No povoado Ilha do Ferro (AL), tentando reproduzir as técnicas de entalhe com o artesão Neto no Ateliê Boca do Vento. Foto: Arquivo pessoal

Com tanto fascínio pela poética da bagunça criativa, não me espanta que, ao revisitar as fotos de uma recente viagem que fiz com a equipe da Artesol para conhecer artistas populares e artesãos, eu encontre tantas fotos de ferramentas, potes de tinta e restos de madeira entalhada. Nessa viagem, visitei pela primeira vez os espaços de trabalho de vários artistas populares e mestres consagrados. Encontrá-los presencialmente, ouvir suas histórias, vê-los trabalhar e conhecer seus ateliês me impactou e transformou. 

O artista popular e seu espaço criativo 

Por muito tempo, os artistas populares permaneceram negligenciados pelo circuito das artes. Mantidos no anonimato, suas obras foram consideradas pelos críticos e estudiosos como “ingênuas”, “espontâneas” e “primitivas”, como se, simplesmente, brotassem independentemente do próprio autor. Essa percepção só começou a ser questionada a partir da década de 1970, quando uma série de publicações passou a registrar as histórias de vida desses artistas e a evidenciar a interpretação que eles mesmos dão às suas obras. Mesmo com esses esforços, a arte popular continua enfrentando resistências para adentrar de vez e ocupar seu lugar de direito na história da arte e no circuito de galerias e exposições, pois velhos preconceitos ainda persistem. 

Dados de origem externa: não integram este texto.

Context: an optimization exercise on an open-source flow, tuned for small area. The choices shown serve that exercise and are no tape-out recipe. Only simulation tests tie the RTL to the original design; equivalence was not proved. Power figures rest on the tool's default switching activity, not on a simulated workload.

## reg_file_mp
module reg_file_mp #(
    parameter int XLEN  = 32,
    parameter int NREGS = 32,
    parameter int NRD   = 2,
    parameter int NWR   = 2,
    parameter int AW    = $clog2(NREGS)
) (
    input  logic                clk,
    input  logic                rstn,
    input  logic [NWR-1:0]      wr_en,
    input  logic [NWR*AW-1:0]   wr_addr,
    input  logic [NWR*XLEN-1:0] wr_data,
    input  logic [NRD-1:0]      rd_en,
    input  logic [NRD*AW-1:0]   rd_addr,
    output logic [NRD*XLEN-1:0] rd_data,
    output logic [NRD-1:0]      rd_busy,
    input  logic                alloc_en,
    input  logic [AW-1:0]       alloc_addr,
    output logic [AW:0]         busy_cnt,
    input  logic                flush
);
    logic [NREGS-1:1] qt [XLEN];       
    logic [NREGS-1:1] valid;
    logic [NREGS-1:1] busy;
    logic [NREGS-1:1] sel1, sel0;      
    logic [NREGS-1:1] wr_hit;
    logic [NREGS-1:1] alloc_dec;
    logic [3:0]       wlo1, wlo0, alon;
    logic [7:0]       whi1, whi0, ahin;
    rf_predec u_wpd1 (.en(wr_en[1]), .a(wr_addr[AW +: AW]), .lo(wlo1), .hi(whi1));
    rf_predec u_wpd0 (.en(wr_en[0]), .a(wr_addr[0 +: AW]),  .lo(wlo0), .hi(whi0));
    rf_predec_n u_apd (.en(alloc_en), .a(alloc_addr),      .lon(alon), .hin(ahin));
    for (genvar r = 1; r < NREGS; r++) begin : g_reg
        logic [XLEN-1:0] qn;
        logic [XLEN-1:0] nxt;
        logic            v;
        logic            bsy;
        logic            v_nxt, bsy_nxt;
        rf_nor2 u_adec (.a(alon[r % 4]), .b(ahin[r / 4]), .y(alloc_dec[r]));
        rf_ctl u_ctl (.lo1(wlo1[r % 4]), .hi1(whi1[r / 4]), .lo0(wlo0[r % 4]), .hi0(whi0[r / 4]),
  ...
export LEC_CHECK = 0
export CAP_MARGIN = 20
export CORE_MARGIN = 2
export CORE_UTILIZATION = 50
export GPL_TIMING_DRIVEN = 0
export PLACE_DENSITY = 0.65
export SLEW_MARGIN = 20
export SYNTH_HIERARCHICAL = 1
create_clock -name core_clock -period 7.0 [get_ports {clk}]
standard.sh (not shown) runs the stock make flow with config.mk's settings and CLKGATE_MAP_FILE= SYNTH_SCRIPT=/design/flow/synth_recipe.tcl, a recipe that flattens the netlist after the stock synthesis.
==> flow/flow/run.sh <==
#!/bin/bash
# Standard synthesis, then every combinational cell swapped to its smallest
# drive strength, then the standard layout with ABC buffers removed, the port
# buffers of flow/ports.tcl and a clock tree of fewer, larger sink clusters
# without dummy loads. Each tool's output goes to its own log here.
set -euo pipefail
R=orfs/results/sky130hd/reg_file_mp/base
bash standard.sh synth > synth.log 2>&1
SYNTH_ODB=$R/1_synth.odb openroad -no_init -exit flow/downsize.tcl > downsize.log 2>&1
touch $R/1_synth.sdc
bash standard.sh REMOVE_ABC_BUFFERS=1 DONT_BUFFER_PORTS=1 \
  "PRE_GLOBAL_PLACE_TCL=$PWD/flow/ports.tcl" \
  'CTS_ARGS=-sink_clustering_enable -repair_clock_nets -dont_use_dummy_load -buf_list sky130_fd_sc_hd__clkbuf_16 -sink_clustering_size 24 -sink_clustering_max_diameter 100' \
  finish > layout.log 2>&1
Other scripts of this flow, unchanged in this note and not shown: flow/flow/downsize.tcl, flow/flow/ports.tcl
The first run finished clean.
Rerun with:
--- a/flow/flow/run.sh
+++ b/flow/flow/run.sh
@@ -13 +13 @@
-  'CTS_ARGS=-sink_clustering_enable -repair_clock_nets -dont_use_dummy_load -buf_list sky130_fd_sc_hd__clkbuf_16 -sink_clustering_size 24 -sink_clustering_max_diameter 100' \
+  'CTS_ARGS=-sink_clustering_enable -repair_clock_nets -dont_use_dummy_load -buf_list sky130_fd_sc_hd__clkbuf_8 -sink_clustering_size 15 -sink_clustering_max_diameter 100' \
Settings changed: CAP_MARGIN 20 to 10, SLEW_MARGIN 20 to 10.
- The new run went through all stages and came out clean
- wire length stays flat
- setup slack gets worse by 0.067 ns
- synthesized cell count does not change
- clock power decreases by a few percent
- combinational power hardly moves
- via count decreases slightly

---

reg_file_mp, a different RTL version from the one above (not shown whole).
Size: about 170 I/O pins, about 46000 sq um of cells after synthesis.
Design reg_file_mp, start of the top module:
module reg_file_mp #(
    parameter int XLEN  = 32,
    parameter int NREGS = 32,
    parameter int NRD   = 2,
    parameter int NWR   = 2,
    parameter int AW    = $clog2(NREGS)
) (
    input  logic                clk,
    input  logic                rstn,
    input  logic [NWR-1:0]      wr_en,
    input  logic [NWR*AW-1:0]   wr_addr,
    input  logic [NWR*XLEN-1:0] wr_data,
    input  logic [NRD-1:0]      rd_en,
    input  logic [NRD*AW-1:0]   rd_addr,
    output logic [NRD*XLEN-1:0] rd_data,
    output logic [NRD-1:0]      rd_busy,
    input  logic                alloc_en,
    input  logic [AW-1:0]       alloc_addr,
    output logic [AW:0]         busy_cnt,
    input  logic                flush
);
Settings: LEC_CHECK=0, CAP_MARGIN=20, CORE_MARGIN=2, CORE_UTILIZATION=50, GPL_TIMING_DRIVEN=0, PLACE_DENSITY=0.65, SLEW_MARGIN=20, SYNTH_HIERARCHICAL=1; clock period 7.0 ns.
==> flow/flow/run.sh <==
#!/bin/bash
# Standard synthesis, then every combinational cell swapped to its smallest
# drive strength, then the standard layout with ABC buffers removed, the port
# buffers of flow/ports.tcl and a clock tree of fewer, larger sink clusters
# without dummy loads. Each tool's output goes to its own log here.
set -euo pipefail
R=orfs/results/sky130hd/reg_file_mp/base
bash standard.sh synth > synth.log 2>&1
SYNTH_ODB=$R/1_synth.odb openroad -no_init -exit flow/downsize.tcl > downsize.log 2>&1
touch $R/1_synth.sdc
bash standard.sh REMOVE_ABC_BUFFERS=1 DONT_BUFFER_PORTS=1 \
  "PRE_GLOBAL_PLACE_TCL=$PWD/flow/ports.tcl" \
  'CTS_ARGS=-sink_clustering_enable -repair_clock_nets -dont_use_dummy_load -buf_list sky130_fd_sc_hd__clkbuf_8 -sink_clustering_size 15 -sink_clustering_max_diameter 100' \
  finish > layout.log 2>&1
Other scripts of this flow, unchanged in this note and not shown: flow/flow/downsize.tcl, flow/flow/ports.tcl
Then changed:
Settings changed: CAP_MARGIN 20 to 10, SLEW_MARGIN 20 to 10.
After rerunning: The changed run ran to the end with violations: capacitance limit, slew limit; combinational power is about the same; global-route usage barely changes; sequential cell count is unchanged; non-clock buffer count falls by 18.

afterwards: timing with drivers on the ports:
Ports are ideal in the flow. The routed layouts listed here were re-timed in OpenROAD. Step 1 (the two cells are an assumption about what drives the block):
set clk [get_ports {clk}]
set_driving_cell -lib_cell sky130_fd_sc_hd__clkbuf_16 $clk
set_driving_cell -lib_cell sky130_fd_sc_hd__buf_2 [delete_from_list [all_inputs] $clk]
Step 2, shift: input delay + t, output delay - t, t = (earliest + latest rising clock arrival at the registers) / 2. This alone moves slack from input paths to output paths. a / b / c = ideal ports / drivers / drivers and shift; a / b = the first two.
| run | t (ns) | setup WS [ns] | worst data-port slew with drivers (ns) |
|---|---|---|---|
| the first run of note 1 | 0.739 | 0.285 / 0.253 / 0.253 | 0.20 |
| the second run of note 1 | 0.836 | 0.219 / 0.184 / 0.184 | 0.22 |
| the first run of note 2 | 0.857 | 0.273 / 0.318 / -0.539 | 0.22 |
| the second run of note 2 | 0.854 | 0.336 / 0.379 / -0.475 | 0.20 |
For the first run of note 2, which loses most, drivers alone change the setup slack by +0.045 ns; drivers and shift together by -0.812 ns.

Ainda que os artistas populares se guiem pelos sonhos e intuições para criar suas obras, quando visitamos seus espaços de trabalho, percebemos que essa explicação corriqueira sobre suas produções, por si só, é insuficiente. A observação e uma conversa atenta logo revelam que eles também realizam pesquisas ativas para encontrar soluções formais e técnicas. Esses artistas criam engenhosas ferramentas para etapas específicas do trabalho, testam diferentes materiais e possuem teorias próprias do uso da cor. Em outras palavras, o processo criativo de um artista popular é permeado por uma investigação do mundo material e da imaginação. Mesmo que não sigam os cânones de uma arte dita “erudita”, os materiais, as ferramentas e as obras iniciadas e descartadas em seus ateliês indicam um verdadeiro pensar com as mãos. 

 

Zé Bezerra em sua casa ateliê. Foto: Theo Grahl 

No universo da arte popular, muitas vezes o ateliê é uma extensão da própria casa: fica na sala, na cozinha, na varanda, no quintal e até na sombra de uma árvore frondosa. Também é o espaço de receber clientes, prosear com amigos e familiares, ensinar aprendizes, fazer confraternizações e expor as obras prontas. As atividades mais cotidianas e o trabalho convivem e se misturam. Por isso, cada artista popular tem um ritmo de produção próprio, refletindo seus processos investigativos particulares e as dinâmicas culturais e sociais de seu entorno. 

Uma expedição pelos ateliês de artistas populares 

Após visitarmos a 23ª Fenearte em Olinda (PE), Josiane Masson, Sheila Maiorali e eu, da equipe Artesol, pegamos a estrada e percorremos mais de 850 quilômetros com o objetivo de encontrar e reencontrar artistas populares e artesãos, conversar com eles, visitar seus espaços de trabalho e compreender seus contextos sociais e culturais.  

Nossa primeira parada foi no Parque Nacional do Catimbau, mais especificamente na sua porção localizada no município de Buíque (PE). Também conhecido como Vale do Catimbau, o lugar abriga artistas populares que trabalham com o entalhe em madeira de umburana e jaqueira. Seus ateliês ficam nos quintais, ou terreiros, bem próximos à casa. Sem paredes, com apenas um telhado sustentado por quatro colunas, esses espaços abertos permitem a passagem do vento fresco e são rodeados pelos troncos amontoados das madeiras coletadas nas matas e pelas lascas das peças entalhadas que se acumulam pelo chão.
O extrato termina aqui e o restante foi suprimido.